Nasza Loteria SR - pasek na kartach artykułów

Problemy z rejestracją w Szpitalu Wojewódzkim w Koszalinie

Alina Konieczna [email protected]
archiwum
Niepełnosprawny pacjent próbował zarejestrować się do poradni chirurgicznej w Szpitalu Wojewódzkim w Koszalinie. Bez skutku. Bez problemów został przyjęty w Poliklinice.
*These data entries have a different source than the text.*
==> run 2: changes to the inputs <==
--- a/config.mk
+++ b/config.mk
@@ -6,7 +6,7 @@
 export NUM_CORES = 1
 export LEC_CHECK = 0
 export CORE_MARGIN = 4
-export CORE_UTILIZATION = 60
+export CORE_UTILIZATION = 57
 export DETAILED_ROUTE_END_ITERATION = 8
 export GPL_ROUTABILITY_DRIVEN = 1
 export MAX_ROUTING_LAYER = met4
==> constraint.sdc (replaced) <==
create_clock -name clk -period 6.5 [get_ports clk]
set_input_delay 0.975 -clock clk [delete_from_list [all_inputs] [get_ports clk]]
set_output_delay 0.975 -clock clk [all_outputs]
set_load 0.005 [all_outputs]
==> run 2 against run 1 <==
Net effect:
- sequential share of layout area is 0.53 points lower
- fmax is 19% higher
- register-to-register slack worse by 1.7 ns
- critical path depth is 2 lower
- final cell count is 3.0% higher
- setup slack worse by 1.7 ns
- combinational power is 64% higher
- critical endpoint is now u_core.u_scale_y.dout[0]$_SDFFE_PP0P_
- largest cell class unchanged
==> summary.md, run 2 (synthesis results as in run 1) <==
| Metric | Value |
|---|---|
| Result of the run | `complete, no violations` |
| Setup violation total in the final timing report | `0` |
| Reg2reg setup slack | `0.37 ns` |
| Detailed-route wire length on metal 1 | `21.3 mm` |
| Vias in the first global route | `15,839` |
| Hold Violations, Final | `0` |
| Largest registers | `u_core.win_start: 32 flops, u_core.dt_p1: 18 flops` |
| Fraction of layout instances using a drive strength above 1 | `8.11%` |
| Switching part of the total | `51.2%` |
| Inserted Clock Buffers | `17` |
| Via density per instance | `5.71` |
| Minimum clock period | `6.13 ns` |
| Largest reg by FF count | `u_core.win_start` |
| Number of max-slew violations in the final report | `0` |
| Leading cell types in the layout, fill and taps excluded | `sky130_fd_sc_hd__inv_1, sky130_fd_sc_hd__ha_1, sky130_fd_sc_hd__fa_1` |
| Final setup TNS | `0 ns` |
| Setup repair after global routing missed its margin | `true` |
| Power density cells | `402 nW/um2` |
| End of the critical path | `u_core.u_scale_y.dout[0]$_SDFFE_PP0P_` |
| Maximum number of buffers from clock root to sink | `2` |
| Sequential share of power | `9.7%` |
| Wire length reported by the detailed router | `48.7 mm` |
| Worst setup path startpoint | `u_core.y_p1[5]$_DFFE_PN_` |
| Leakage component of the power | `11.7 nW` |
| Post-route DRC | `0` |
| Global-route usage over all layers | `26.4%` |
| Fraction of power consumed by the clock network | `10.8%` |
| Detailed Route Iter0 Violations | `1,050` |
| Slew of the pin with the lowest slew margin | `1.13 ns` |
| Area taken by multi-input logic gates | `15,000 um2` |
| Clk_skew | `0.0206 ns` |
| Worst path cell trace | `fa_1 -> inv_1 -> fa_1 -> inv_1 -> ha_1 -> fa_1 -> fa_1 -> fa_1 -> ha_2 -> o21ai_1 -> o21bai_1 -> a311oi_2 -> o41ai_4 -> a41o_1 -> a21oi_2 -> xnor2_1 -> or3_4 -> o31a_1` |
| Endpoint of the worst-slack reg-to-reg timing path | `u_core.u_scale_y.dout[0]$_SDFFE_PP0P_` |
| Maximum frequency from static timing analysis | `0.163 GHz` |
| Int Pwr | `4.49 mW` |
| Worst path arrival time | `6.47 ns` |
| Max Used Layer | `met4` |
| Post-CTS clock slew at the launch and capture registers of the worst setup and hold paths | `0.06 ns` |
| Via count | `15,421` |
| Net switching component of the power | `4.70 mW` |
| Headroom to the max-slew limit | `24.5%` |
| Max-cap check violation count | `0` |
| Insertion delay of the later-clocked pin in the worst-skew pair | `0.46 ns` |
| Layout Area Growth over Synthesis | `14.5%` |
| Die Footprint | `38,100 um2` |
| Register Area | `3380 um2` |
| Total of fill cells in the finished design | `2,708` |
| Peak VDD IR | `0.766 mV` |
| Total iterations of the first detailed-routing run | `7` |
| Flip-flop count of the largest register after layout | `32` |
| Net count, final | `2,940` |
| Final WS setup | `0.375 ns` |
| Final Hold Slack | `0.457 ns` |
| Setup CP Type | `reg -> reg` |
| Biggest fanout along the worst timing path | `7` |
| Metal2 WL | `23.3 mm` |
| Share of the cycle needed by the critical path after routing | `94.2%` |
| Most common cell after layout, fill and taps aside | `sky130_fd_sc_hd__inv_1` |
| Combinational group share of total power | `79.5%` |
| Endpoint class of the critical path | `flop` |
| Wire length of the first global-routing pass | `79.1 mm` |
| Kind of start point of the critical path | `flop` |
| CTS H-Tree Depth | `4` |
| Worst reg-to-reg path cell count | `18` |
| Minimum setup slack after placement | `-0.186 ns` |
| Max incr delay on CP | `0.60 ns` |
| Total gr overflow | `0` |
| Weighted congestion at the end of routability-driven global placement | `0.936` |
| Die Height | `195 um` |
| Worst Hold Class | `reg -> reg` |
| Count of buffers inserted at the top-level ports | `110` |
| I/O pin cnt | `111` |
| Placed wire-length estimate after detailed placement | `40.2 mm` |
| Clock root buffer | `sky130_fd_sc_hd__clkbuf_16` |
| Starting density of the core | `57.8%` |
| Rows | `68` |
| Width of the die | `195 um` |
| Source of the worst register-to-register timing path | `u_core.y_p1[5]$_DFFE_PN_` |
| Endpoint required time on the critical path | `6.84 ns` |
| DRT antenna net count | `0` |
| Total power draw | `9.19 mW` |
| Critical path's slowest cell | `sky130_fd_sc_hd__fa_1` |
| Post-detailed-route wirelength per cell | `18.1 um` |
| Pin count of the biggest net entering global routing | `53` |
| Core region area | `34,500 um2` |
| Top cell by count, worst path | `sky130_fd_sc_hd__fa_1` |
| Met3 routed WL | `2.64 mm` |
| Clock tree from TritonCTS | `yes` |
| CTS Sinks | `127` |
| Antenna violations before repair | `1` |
<file path="src/rtl/frame_sequencer_if.sv">
// Signal bundle between the frame sequencer and the MCU link, filter, peak finder and DAC.
// The sequencer takes the master side; the surrounding datapath takes the slave side.
interface frame_sequencer_if #(
    parameter int SAMPLE_W = 10
);
    logic                sck;
    logic                sdo;
    logic [SAMPLE_W-1:0] sample;
    logic                sample_valid;
    logic                filt_start;
    logic                filt_done;
    logic [SAMPLE_W-1:0] filt_data;
    logic                peak_en;
    logic                dac_data;
    logic                dac_clk;
    logic                dac_load;
    logic                ldac;
    logic                busy;
    logic                overrun;
    logic                filt_err;
    logic                frame_err;
    logic [15:0]         frame_count;

    modport master (
        input  sck, sdo, filt_done, filt_data,
        output sample, sample_valid, filt_start, peak_en,
        output dac_data, dac_clk, dac_load, ldac,
        output busy, overrun, filt_err, frame_err, frame_count
    );

    modport slave (
        output sck, sdo, filt_done, filt_data,
        input  sample, sample_valid, filt_start, peak_en,
        input  dac_data, dac_clk, dac_load, ldac,
        input  busy, overrun, filt_err, frame_err, frame_count
    );
endinterface

</file>
<file path="src/rtl/frame_sequencer.sv">
// Central per-sample scheduler: SPI frame capture, filter handshake and DAC serializer.
// One state machine replaces the per-module sck bit counters.
module frame_sequencer #(
    parameter int         FRAME_BITS   = 16,
    parameter int         SAMPLE_W     = 10,
    parameter int         DAC_DIV      = 4,
    parameter int         IDLE_TIMEOUT = 4096,
    parameter int         FILT_TIMEOUT = 64,
    parameter logic [1:0] DAC_ADDR     = 2'b00,
    parameter logic       DAC_RNG      = 1'b0
) (
    input  logic              clk,
    input  logic              reset,
    frame_sequencer_if.master bus
);
    localparam int BCW = $clog2(FRAME_BITS + 1);
    localparam int ICW = $clog2(IDLE_TIMEOUT + 1);
    localparam int FCW = $clog2(FILT_TIMEOUT + 1);
    localparam int DCW = $clog2(2 * DAC_DIV + 1);

    localparam logic [BCW-1:0] BC_LAST = BCW'(FRAME_BITS - 1);
    localparam logic [ICW-1:0] IC_LAST = ICW'(IDLE_TIMEOUT - 1);
    localparam logic [FCW-1:0] FC_LAST = FCW'(FILT_TIMEOUT - 1);
    localparam logic [DCW-1:0] DC_LAST = DCW'(2 * DAC_DIV - 1);
    localparam logic [DCW-1:0] DC_HALF = DCW'(DAC_DIV);
    localparam logic [3:0]     DB_LAST = 4'd10;

    typedef enum logic [1:0] {
        IDLE,
        FILTER,
        DAC_SHIFT,
        DAC_LOAD
    } state_e;

    logic sck_s1_q, sck_s2_q, sck_s3_q;
    logic sdo_s1_q, sdo_s2_q;
    logic sck_rise;

    logic [FRAME_BITS-1:0] shreg_q, shreg_d;
    logic [BCW-1:0]        bit_cnt_q, bit_cnt_d;
    logic [ICW-1:0]        idle_cnt_q, idle_cnt_d;
    logic [SAMPLE_W-1:0]   sample_q, sample_d;
    logic                  svalid_q, svalid_d;
    logic [15:0]           fcount_q, fcount_d;
    logic                  frame_err_q, frame_err_d;

    state_e         state_q, state_d;
    logic [FCW-1:0] fcnt_q, fcnt_d;
    logic [DCW-1:0] dcnt_q, dcnt_d;
    logic [3:0]     dbit_q, dbit_d;
    logic [10:0]    dw_q, dw_d;
    logic           dac_data_q, dac_data_d;
    logic           peak_q, peak_d;
    logic           overrun_q, overrun_d;
    logic           filt_err_q, filt_err_d;

    logic [10:0] dac_word;
    logic        filt_start;
    logic        dac_clk;
    logic        dac_load;
    logic        busy;
    logic        unused_bits;

    assign sck_rise    = sck_s2_q & ~sck_s3_q;
    assign dac_word    = {DAC_ADDR, DAC_RNG, bus.filt_data[SAMPLE_W-1:SAMPLE_W-8]};
    assign unused_bits = ^{bus.filt_data[SAMPLE_W-9:0], shreg_q[FRAME_BITS-1]};

    // Frame assembly and partial-frame watchdog
    always_comb begin
        shreg_d     = shreg_q;
        bit_cnt_d   = bit_cnt_q;
        idle_cnt_d  = idle_cnt_q;
        sample_d    = sample_q;
        svalid_d    = 1'b0;
        fcount_d    = fcount_q;
        frame_err_d = frame_err_q;
        if (sck_rise) begin
            shreg_d    = {shreg_q[FRAME_BITS-2:0], sdo_s2_q};
            idle_cnt_d = '0;
            if (bit_cnt_q == BC_LAST) begin
                bit_cnt_d = '0;
                sample_d  = shreg_d[SAMPLE_W-1:0];
                svalid_d  = 1'b1;
                fcount_d  = fcount_q + 16'd1;
            end else begin
                bit_cnt_d = bit_cnt_q + 1'b1;
            end
        end else if (bit_cnt_q != '0) begin
            if (idle_cnt_q == IC_LAST) begin
                bit_cnt_d   = '0;
                idle_cnt_d  = '0;
                frame_err_d = 1'b1;
            end else begin
                idle_cnt_d = idle_cnt_q + 1'b1;
            end
        end
    end

    always_ff @(posedge clk) begin
        if (reset) begin
            sck_s1_q    <= 1'b0;
            sck_s2_q    <= 1'b0;
            sck_s3_q    <= 1'b0;
            sdo_s1_q    <= 1'b0;
            sdo_s2_q    <= 1'b0;
            shreg_q     <= '0;
            bit_cnt_q   <= '0;
            idle_cnt_q  <= '0;
            sample_q    <= '0;
            svalid_q    <= 1'b0;
            fcount_q    <= '0;
            frame_err_q <= 1'b0;
        end else begin
            sck_s1_q    <= bus.sck;
            sck_s2_q    <= sck_s1_q;
            sck_s3_q    <= sck_s2_q;
            sdo_s1_q    <= bus.sdo;
            sdo_s2_q    <= sdo_s1_q;
            shreg_q     <= shreg_d;
            bit_cnt_q   <= bit_cnt_d;
            idle_cnt_q  <= idle_cnt_d;
            sample_q    <= sample_d;
            svalid_q    <= svalid_d;
            fcount_q    <= fcount_d;
            frame_err_q <= frame_err_d;
        end
    end

    always_ff @(posedge clk) begin
        if (reset) begin
            state_q    <= IDLE;
            fcnt_q     <= '0;
            dcnt_q     <= '0;
            dbit_q     <= '0;
            dw_q       <= '0;
            dac_data_q <= 1'b0;
            peak_q     <= 1'b0;
            overrun_q  <= 1'b0;
            filt_err_q <= 1'b0;
        end else begin
            state_q    <= state_d;
            fcnt_q     <= fcnt_d;
            dcnt_q     <= dcnt_d;
            dbit_q     <= dbit_d;
            dw_q       <= dw_d;
            dac_data_q <= dac_data_d;
            peak_q     <= peak_d;
            overrun_q  <= overrun_d;
            filt_err_q <= filt_err_d;
        end
    end

    always_comb begin
        state_d    = state_q;
        fcnt_d     = fcnt_q;
        dcnt_d     = dcnt_q;
        dbit_d     = dbit_q;
        dw_d       = dw_q;
        dac_data_d = dac_data_q;
        peak_d     = 1'b0;
        overrun_d  = overrun_q;
        filt_err_d = filt_err_q;
        if (svalid_q && state_q != IDLE) begin
            overrun_d = 1'b1;
        end
        unique case (state_q)
            IDLE: begin
                if (svalid_q) begin
                    state_d = FILTER;
                    fcnt_d  = '0;
                end
            end
            FILTER: begin
                if (bus.filt_done) begin
                    state_d    = DAC_SHIFT;
                    dac_data_d = dac_word[10];
                    dw_d       = {dac_word[9:0], 1'b0};
                    peak_d     = 1'b1;
                    dcnt_d     = '0;
                    dbit_d     = '0;
                end else if (fcnt_q == FC_LAST) begin
                    state_d    = IDLE;
                    filt_err_d = 1'b1;
                end else begin
                    fcnt_d = fcnt_q + 1'b1;
                end
            end
            DAC_SHIFT: begin
                if (dcnt_q == DC_LAST) begin
                    dcnt_d = '0;
                    if (dbit_q == DB_LAST) begin
                        state_d = DAC_LOAD;
                    end else begin
                        dbit_d     = dbit_q + 1'b1;
                        dac_data_d = dw_q[10];
                        dw_d       = {dw_q[9:0], 1'b0};
                    end
                end else begin
                    dcnt_d = dcnt_q + 1'b1;
                end
            end
            DAC_LOAD: begin
                if (dcnt_q == DC_LAST) begin
                    dcnt_d  = '0;
                    state_d = IDLE;
                end else begin
                    dcnt_d = dcnt_q + 1'b1;
                end
            end
            default: state_d = IDLE;
        endcase
    end

    // Each DAC bit: low half then high half of dac_clk
    always_comb begin
        filt_start = (state_q == IDLE) && svalid_q;
        dac_clk    = (state_q == DAC_SHIFT) && (dcnt_q >= DC_HALF);
        dac_load   = (state_q != DAC_LOAD);
        busy       = (state_q != IDLE);
    end

    assign bus.sample       = sample_q;
    assign bus.sample_valid = svalid_q;
    assign bus.filt_start   = filt_start;
    assign bus.peak_en      = peak_q;
    assign bus.dac_data     = dac_data_q;
    assign bus.dac_clk      = dac_clk;
    assign bus.dac_load     = dac_load;
    assign bus.ldac         = 1'b0;
    assign bus.busy         = busy;
    assign bus.overrun      = overrun_q;
    assign bus.filt_err     = filt_err_q;
    assign bus.frame_err    = frame_err_q;
    assign bus.frame_count  = fcount_q;
endmodule

</file>
<file path="src/flat_wrapper.sv">
// flat-port wrapper written by rule: the top's interface ports become plain ports
module frame_sequencer_flat 
#(
    parameter int         FRAME_BITS   = 16,
    parameter int         SAMPLE_W     = 10,
    parameter int         DAC_DIV      = 4,
    parameter int         IDLE_TIMEOUT = 4096,
    parameter int         FILT_TIMEOUT = 64,
    parameter logic [1:0] DAC_ADDR     = 2'b00,
    parameter logic       DAC_RNG      = 1'b0
)
  (clk, reset, bus_sck, bus_sdo, bus_filt_done, bus_filt_data, bus_sample, bus_sample_valid, bus_filt_start, bus_peak_en, bus_dac_data, bus_dac_clk, bus_dac_load, bus_ldac, bus_busy, bus_overrun, bus_filt_err, bus_frame_err, bus_frame_count);
  frame_sequencer_if #(.SAMPLE_W(SAMPLE_W)) bus_i ();
  input  logic clk;
  input  logic reset;
  input wire logic [$bits(bus_i.sck)-1:0] bus_sck;
  input wire logic [$bits(bus_i.sdo)-1:0] bus_sdo;
  input wire logic [$bits(bus_i.filt_done)-1:0] bus_filt_done;
  input wire logic [$bits(bus_i.filt_data)-1:0] bus_filt_data;
  output wire logic [$bits(bus_i.sample)-1:0] bus_sample;
  output wire logic [$bits(bus_i.sample_valid)-1:0] bus_sample_valid;
  output wire logic [$bits(bus_i.filt_start)-1:0] bus_filt_start;
  output wire logic [$bits(bus_i.peak_en)-1:0] bus_peak_en;
  output wire logic [$bits(bus_i.dac_data)-1:0] bus_dac_data;
  output wire logic [$bits(bus_i.dac_clk)-1:0] bus_dac_clk;
  output wire logic [$bits(bus_i.dac_load)-1:0] bus_dac_load;
  output wire logic [$bits(bus_i.ldac)-1:0] bus_ldac;
  output wire logic [$bits(bus_i.busy)-1:0] bus_busy;
  output wire logic [$bits(bus_i.overrun)-1:0] bus_overrun;
  output wire logic [$bits(bus_i.filt_err)-1:0] bus_filt_err;
  output wire logic [$bits(bus_i.frame_err)-1:0] bus_frame_err;
  output wire logic [$bits(bus_i.frame_count)-1:0] bus_frame_count;
  assign bus_i.sck = bus_sck;
  assign bus_i.sdo = bus_sdo;
  assign bus_i.filt_done = bus_filt_done;
  assign bus_i.filt_data = bus_filt_data;
  assign bus_sample = bus_i.sample;
  assign bus_sample_valid = bus_i.sample_valid;
  assign bus_filt_start = bus_i.filt_start;
  assign bus_peak_en = bus_i.peak_en;
  assign bus_dac_data = bus_i.dac_data;
  assign bus_dac_clk = bus_i.dac_clk;
  assign bus_dac_load = bus_i.dac_load;
  assign bus_ldac = bus_i.ldac;
  assign bus_busy = bus_i.busy;
  assign bus_overrun = bus_i.overrun;
  assign bus_filt_err = bus_i.filt_err;
  assign bus_frame_err = bus_i.frame_err;
  assign bus_frame_count = bus_i.frame_count;
  frame_sequencer #(.FRAME_BITS(FRAME_BITS), .SAMPLE_W(SAMPLE_W), .DAC_DIV(DAC_DIV), .IDLE_TIMEOUT(IDLE_TIMEOUT), .FILT_TIMEOUT(FILT_TIMEOUT), .DAC_ADDR(DAC_ADDR), .DAC_RNG(DAC_RNG)) u_core (.clk(clk), .reset(reset), .bus(bus_i));
endmodule
</file>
Rejestracja do specjalistycznych poradni przyszpitalnych to prawdziwy bieg z przeszkodami - opowiada nasz Czytelnik. - Przez telefon nic nie da się zrobić, numer stale jest zajęty. Zarejestrowanie się przez internet nie powiodło się. Pozostała droga osobista.

Nasz Czytelnik, od wielu lat zmaga się z chorobą narządu ruchu. Zjawił się w budynku przyszpitalnych poradni przed godziną ósmą (rejestracja jest od. 7.30). Stanął w kolejce przy okienku, w końcu usłyszał, że nie nie ma miejsc.
- Pani, która pracuje w tym okienku, wyszła na dłuższy czas, gdy wróciła, okazało się, że limit przyjęć został już wyczerpany - opowiada Czytelnik. - Gdybym wiedział, że tak będzie, stanąłbym przy innym okienku. Tymczasem musiałem odejść z niczym. Nie powinno się tak traktować pacjentów, przecież do poradni nie przychodzą ludzie zdrowi i silni.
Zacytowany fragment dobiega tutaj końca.